• _TASK DETAILS_
Go through the data below and copy each line where the word "priority" occurs.

• _INPUT FOR THIS TASK_
● ● ● ● ● ● ●
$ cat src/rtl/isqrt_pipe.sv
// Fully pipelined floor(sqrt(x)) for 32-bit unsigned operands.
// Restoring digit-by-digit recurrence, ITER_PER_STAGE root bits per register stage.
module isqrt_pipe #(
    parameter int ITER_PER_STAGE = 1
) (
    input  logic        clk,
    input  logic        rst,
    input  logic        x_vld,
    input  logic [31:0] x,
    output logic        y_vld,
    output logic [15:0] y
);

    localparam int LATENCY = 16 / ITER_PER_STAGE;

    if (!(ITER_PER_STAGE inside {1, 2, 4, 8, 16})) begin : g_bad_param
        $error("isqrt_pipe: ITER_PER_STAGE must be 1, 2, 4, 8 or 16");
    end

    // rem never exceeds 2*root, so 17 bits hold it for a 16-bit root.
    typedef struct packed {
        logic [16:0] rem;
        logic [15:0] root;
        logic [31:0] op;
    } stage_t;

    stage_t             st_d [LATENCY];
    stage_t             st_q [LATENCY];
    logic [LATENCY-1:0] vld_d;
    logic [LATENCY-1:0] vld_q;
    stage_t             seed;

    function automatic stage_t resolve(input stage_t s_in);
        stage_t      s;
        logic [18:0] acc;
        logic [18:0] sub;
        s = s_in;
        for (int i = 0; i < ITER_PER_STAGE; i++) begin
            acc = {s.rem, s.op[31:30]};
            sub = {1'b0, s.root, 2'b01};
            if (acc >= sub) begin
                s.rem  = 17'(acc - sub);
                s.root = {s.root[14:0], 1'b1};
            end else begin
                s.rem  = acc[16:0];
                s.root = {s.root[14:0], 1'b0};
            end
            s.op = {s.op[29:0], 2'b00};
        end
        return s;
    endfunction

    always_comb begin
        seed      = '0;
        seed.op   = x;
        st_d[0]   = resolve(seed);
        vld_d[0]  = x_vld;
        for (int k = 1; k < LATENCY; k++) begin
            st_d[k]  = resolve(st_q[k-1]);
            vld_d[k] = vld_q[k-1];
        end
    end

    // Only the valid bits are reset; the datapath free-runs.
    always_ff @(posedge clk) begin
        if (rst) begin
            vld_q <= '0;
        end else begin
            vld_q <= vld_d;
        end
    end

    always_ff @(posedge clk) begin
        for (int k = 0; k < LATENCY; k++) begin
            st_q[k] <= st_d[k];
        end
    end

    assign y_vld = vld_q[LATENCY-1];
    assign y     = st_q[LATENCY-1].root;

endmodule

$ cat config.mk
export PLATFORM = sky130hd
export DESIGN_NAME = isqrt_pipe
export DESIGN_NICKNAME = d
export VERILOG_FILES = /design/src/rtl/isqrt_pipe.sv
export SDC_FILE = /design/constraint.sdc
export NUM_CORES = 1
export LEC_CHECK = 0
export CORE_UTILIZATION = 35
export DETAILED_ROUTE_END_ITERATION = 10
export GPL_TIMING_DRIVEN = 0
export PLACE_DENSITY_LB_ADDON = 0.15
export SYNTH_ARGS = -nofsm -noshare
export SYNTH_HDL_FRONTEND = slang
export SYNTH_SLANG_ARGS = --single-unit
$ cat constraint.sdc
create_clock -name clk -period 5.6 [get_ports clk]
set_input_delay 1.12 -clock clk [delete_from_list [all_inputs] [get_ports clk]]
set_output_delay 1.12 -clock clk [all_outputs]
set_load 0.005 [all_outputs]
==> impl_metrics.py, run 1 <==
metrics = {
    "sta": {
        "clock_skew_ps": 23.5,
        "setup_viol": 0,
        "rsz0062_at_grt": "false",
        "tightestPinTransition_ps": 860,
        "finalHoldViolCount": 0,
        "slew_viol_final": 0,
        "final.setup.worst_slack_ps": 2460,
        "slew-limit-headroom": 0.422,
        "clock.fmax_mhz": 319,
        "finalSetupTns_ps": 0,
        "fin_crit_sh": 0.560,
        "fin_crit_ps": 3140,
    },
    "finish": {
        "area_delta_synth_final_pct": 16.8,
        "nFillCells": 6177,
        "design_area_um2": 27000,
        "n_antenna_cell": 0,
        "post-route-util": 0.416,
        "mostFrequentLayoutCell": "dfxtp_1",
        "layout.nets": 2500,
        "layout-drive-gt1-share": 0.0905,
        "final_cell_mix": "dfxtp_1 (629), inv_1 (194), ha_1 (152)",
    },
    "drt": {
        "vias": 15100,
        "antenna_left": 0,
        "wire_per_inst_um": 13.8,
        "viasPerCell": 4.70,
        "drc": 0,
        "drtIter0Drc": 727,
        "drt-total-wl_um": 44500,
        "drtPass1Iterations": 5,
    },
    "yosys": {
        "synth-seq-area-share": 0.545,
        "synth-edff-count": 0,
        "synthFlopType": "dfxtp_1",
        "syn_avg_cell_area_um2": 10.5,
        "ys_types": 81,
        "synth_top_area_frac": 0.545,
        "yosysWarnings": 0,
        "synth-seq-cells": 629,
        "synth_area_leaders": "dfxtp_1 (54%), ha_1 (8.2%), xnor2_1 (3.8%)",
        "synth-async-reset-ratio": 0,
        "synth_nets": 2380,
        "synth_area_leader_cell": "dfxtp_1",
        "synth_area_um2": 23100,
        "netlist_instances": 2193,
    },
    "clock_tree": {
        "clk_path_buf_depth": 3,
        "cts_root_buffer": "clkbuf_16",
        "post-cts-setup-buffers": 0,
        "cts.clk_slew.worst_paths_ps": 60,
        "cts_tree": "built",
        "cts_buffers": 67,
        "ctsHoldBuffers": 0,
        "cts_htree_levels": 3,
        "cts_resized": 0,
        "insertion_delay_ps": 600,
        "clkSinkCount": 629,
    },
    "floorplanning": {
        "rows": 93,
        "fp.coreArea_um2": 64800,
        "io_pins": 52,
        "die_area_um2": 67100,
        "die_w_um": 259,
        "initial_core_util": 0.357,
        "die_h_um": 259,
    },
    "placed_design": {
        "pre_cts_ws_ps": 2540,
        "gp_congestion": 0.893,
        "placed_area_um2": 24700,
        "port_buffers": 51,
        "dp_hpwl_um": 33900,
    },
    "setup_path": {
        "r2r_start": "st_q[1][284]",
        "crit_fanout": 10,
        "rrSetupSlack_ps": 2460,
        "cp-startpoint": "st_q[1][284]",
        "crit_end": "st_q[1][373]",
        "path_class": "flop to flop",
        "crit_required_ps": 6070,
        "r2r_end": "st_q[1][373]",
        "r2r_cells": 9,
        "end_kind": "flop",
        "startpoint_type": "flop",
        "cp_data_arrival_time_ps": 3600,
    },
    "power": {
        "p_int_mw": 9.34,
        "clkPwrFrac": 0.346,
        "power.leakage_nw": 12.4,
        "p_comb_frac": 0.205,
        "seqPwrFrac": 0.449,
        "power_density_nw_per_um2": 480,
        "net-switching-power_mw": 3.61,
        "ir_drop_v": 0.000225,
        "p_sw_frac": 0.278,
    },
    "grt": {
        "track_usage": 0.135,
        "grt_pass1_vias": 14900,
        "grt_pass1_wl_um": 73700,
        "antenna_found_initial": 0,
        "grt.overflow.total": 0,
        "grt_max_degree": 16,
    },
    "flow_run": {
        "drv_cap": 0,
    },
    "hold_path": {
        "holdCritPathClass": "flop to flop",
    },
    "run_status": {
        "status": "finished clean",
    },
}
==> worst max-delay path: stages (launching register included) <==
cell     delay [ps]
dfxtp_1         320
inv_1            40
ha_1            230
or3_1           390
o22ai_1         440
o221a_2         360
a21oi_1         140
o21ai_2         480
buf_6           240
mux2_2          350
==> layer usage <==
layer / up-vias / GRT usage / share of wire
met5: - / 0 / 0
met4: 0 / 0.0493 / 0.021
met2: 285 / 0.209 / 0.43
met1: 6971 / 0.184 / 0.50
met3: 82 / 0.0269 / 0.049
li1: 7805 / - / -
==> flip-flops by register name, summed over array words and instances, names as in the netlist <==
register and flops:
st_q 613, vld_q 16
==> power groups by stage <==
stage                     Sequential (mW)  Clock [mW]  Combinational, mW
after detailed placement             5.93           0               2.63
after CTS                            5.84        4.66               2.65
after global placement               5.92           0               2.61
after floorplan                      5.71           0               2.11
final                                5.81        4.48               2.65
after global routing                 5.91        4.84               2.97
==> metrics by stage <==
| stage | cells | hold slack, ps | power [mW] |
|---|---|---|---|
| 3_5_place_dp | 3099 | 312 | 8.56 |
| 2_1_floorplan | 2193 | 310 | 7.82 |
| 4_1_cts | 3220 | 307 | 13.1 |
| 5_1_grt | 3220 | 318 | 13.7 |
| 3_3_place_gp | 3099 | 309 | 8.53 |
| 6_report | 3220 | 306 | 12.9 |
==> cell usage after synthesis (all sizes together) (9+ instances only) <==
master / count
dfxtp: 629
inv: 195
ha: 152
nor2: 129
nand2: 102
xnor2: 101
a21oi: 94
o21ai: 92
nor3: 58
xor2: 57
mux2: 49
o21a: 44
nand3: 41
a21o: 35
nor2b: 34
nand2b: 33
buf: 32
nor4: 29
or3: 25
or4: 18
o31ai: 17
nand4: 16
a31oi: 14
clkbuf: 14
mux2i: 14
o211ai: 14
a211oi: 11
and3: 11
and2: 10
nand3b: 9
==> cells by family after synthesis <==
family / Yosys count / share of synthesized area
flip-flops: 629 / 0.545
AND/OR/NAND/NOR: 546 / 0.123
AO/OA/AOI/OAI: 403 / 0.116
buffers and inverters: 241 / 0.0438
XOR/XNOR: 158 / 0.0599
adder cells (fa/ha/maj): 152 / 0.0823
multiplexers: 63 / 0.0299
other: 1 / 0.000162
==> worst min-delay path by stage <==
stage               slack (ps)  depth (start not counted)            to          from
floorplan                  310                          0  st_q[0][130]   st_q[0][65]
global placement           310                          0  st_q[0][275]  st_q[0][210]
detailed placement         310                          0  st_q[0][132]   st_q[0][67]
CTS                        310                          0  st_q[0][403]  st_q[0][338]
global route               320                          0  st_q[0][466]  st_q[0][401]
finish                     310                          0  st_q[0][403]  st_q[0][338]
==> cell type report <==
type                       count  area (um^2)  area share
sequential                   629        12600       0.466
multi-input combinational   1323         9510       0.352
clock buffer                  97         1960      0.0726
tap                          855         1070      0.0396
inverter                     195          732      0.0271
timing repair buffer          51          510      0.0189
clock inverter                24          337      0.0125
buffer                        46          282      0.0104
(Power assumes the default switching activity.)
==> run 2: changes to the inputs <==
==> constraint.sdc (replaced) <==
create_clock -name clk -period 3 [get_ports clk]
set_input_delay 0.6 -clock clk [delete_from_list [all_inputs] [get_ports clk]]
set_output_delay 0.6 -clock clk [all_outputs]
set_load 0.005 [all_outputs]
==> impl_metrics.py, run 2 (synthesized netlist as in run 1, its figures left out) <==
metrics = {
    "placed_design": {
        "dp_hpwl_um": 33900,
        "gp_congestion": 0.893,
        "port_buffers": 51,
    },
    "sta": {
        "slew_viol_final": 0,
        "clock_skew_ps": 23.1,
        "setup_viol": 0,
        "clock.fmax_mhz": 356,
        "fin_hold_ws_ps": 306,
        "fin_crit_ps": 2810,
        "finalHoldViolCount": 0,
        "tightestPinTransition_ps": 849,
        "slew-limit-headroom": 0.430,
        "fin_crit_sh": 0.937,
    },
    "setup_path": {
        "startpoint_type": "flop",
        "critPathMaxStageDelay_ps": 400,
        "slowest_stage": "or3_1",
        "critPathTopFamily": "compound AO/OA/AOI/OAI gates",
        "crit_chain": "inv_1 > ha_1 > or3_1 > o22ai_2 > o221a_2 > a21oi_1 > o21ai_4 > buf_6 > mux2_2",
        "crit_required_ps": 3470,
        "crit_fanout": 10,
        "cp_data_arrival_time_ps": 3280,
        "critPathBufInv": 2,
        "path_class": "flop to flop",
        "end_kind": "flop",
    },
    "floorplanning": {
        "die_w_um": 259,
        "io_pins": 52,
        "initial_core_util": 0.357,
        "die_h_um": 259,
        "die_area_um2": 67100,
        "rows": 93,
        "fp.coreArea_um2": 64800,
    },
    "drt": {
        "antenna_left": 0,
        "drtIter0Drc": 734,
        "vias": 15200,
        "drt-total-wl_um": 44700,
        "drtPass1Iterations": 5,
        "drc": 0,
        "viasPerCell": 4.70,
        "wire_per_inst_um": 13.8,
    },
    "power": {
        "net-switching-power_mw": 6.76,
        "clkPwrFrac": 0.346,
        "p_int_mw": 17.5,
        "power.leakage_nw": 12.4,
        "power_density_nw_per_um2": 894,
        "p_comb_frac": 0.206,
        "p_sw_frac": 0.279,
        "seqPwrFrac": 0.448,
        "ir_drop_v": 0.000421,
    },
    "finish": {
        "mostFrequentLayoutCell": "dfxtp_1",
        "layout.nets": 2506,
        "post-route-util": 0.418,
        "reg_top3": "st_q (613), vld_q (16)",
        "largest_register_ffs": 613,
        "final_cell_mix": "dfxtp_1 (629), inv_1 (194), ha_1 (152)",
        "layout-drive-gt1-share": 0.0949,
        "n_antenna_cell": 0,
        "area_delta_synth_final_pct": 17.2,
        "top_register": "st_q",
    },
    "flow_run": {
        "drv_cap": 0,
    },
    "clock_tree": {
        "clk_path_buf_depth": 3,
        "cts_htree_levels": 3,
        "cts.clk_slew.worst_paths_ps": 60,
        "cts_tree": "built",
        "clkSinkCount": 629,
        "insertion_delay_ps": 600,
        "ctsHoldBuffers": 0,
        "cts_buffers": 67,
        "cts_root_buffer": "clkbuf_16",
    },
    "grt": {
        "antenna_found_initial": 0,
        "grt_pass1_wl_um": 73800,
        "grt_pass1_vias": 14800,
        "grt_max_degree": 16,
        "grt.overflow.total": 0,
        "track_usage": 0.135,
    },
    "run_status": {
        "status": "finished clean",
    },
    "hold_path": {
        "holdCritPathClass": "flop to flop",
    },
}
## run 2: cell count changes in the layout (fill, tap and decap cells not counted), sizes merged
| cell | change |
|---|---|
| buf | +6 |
● ● ● ● ● ● ●
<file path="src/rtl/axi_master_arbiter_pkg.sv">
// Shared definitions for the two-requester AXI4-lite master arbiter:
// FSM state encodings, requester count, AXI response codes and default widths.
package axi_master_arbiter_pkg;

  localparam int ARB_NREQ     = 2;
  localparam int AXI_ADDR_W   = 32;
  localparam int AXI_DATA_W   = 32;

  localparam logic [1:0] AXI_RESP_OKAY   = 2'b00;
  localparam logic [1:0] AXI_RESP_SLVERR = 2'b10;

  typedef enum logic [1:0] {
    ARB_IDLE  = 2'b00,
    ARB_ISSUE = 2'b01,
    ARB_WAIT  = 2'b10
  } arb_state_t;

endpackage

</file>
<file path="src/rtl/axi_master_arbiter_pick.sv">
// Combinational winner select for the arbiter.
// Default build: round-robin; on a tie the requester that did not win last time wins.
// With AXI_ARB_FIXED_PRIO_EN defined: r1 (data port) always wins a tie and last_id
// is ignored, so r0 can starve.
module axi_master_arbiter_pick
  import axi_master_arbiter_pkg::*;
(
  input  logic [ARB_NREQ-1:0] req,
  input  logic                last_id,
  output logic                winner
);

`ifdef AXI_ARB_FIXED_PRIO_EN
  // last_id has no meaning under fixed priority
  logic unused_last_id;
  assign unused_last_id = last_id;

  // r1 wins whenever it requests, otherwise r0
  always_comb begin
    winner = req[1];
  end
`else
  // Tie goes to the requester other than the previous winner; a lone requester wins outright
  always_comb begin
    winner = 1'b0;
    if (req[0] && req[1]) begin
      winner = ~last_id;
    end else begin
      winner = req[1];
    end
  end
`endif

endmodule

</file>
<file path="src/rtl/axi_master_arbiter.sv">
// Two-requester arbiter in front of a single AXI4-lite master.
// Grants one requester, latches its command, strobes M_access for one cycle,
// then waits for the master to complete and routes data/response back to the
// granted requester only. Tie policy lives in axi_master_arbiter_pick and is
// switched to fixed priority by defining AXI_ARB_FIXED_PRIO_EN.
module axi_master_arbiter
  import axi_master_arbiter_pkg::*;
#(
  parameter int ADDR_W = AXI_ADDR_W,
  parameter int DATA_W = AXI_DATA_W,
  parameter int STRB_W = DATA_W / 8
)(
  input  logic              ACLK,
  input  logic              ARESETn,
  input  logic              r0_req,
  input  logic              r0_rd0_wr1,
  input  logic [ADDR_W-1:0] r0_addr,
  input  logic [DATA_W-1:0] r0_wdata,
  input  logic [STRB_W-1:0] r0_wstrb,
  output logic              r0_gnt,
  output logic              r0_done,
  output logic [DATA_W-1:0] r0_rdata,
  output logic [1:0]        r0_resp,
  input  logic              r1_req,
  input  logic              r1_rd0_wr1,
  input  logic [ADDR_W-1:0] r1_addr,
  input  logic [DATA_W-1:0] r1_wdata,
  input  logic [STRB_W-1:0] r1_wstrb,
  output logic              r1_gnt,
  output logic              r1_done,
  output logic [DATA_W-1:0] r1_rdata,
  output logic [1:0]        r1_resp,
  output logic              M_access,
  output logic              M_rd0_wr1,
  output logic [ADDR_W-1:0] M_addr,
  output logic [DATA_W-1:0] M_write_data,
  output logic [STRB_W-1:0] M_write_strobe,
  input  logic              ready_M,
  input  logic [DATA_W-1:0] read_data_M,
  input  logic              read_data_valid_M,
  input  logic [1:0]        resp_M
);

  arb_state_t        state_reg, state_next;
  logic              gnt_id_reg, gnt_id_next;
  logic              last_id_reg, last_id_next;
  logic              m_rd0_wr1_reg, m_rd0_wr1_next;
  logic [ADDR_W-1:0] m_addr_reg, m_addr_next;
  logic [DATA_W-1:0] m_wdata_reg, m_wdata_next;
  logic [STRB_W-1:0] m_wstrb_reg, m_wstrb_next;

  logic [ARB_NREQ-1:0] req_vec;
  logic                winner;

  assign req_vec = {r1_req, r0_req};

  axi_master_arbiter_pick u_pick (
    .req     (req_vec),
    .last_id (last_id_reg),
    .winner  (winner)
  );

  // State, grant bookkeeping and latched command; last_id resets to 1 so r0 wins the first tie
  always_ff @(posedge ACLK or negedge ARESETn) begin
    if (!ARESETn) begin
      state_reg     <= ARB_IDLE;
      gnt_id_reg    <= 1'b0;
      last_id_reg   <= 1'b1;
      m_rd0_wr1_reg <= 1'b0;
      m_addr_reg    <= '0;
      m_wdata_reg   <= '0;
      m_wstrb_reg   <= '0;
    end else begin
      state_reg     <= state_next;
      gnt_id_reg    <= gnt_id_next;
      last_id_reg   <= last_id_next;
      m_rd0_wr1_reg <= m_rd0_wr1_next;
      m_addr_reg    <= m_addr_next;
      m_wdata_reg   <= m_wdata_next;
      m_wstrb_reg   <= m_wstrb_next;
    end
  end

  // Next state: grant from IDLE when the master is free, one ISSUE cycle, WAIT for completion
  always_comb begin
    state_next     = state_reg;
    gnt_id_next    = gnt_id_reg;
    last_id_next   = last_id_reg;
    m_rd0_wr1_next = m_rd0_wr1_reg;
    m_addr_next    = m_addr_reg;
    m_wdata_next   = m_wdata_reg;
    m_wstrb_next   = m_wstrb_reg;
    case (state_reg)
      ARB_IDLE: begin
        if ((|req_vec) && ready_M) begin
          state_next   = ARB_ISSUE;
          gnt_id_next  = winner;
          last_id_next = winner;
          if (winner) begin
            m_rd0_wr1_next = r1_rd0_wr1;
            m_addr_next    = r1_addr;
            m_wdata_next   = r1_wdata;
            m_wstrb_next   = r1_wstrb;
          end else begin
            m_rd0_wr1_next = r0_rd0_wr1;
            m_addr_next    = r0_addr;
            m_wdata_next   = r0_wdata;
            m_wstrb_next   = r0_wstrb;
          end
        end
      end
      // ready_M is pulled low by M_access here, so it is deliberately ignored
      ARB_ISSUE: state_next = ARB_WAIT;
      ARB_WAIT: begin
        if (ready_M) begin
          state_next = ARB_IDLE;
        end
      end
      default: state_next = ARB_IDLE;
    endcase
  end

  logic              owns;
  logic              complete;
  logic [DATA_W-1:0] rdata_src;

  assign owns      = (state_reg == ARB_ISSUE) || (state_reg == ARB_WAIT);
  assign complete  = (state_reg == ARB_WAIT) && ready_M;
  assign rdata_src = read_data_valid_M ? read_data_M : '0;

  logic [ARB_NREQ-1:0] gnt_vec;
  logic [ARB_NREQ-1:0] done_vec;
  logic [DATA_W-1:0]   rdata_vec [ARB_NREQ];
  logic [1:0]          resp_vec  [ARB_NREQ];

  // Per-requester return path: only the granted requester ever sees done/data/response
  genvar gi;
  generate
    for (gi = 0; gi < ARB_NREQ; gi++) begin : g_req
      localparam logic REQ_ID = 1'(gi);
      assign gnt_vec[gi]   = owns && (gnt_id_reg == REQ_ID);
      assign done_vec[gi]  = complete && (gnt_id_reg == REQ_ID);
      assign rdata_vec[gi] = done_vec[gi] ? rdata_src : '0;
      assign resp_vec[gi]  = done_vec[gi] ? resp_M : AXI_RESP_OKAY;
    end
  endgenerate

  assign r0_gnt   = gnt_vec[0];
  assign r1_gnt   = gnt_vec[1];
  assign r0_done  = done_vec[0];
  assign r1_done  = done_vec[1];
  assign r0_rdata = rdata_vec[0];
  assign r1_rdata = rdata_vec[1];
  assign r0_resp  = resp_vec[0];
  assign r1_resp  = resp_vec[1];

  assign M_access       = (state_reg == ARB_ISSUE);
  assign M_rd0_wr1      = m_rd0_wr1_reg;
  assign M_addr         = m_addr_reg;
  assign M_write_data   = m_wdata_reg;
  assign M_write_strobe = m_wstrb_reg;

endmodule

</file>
● ● ● ● ● ● ●
• _REPLY TO THE TASK_
  // last_id has no meaning under fixed priority
// switched to fixed priority by defining AXI_ARB_FIXED_PRIO_EN.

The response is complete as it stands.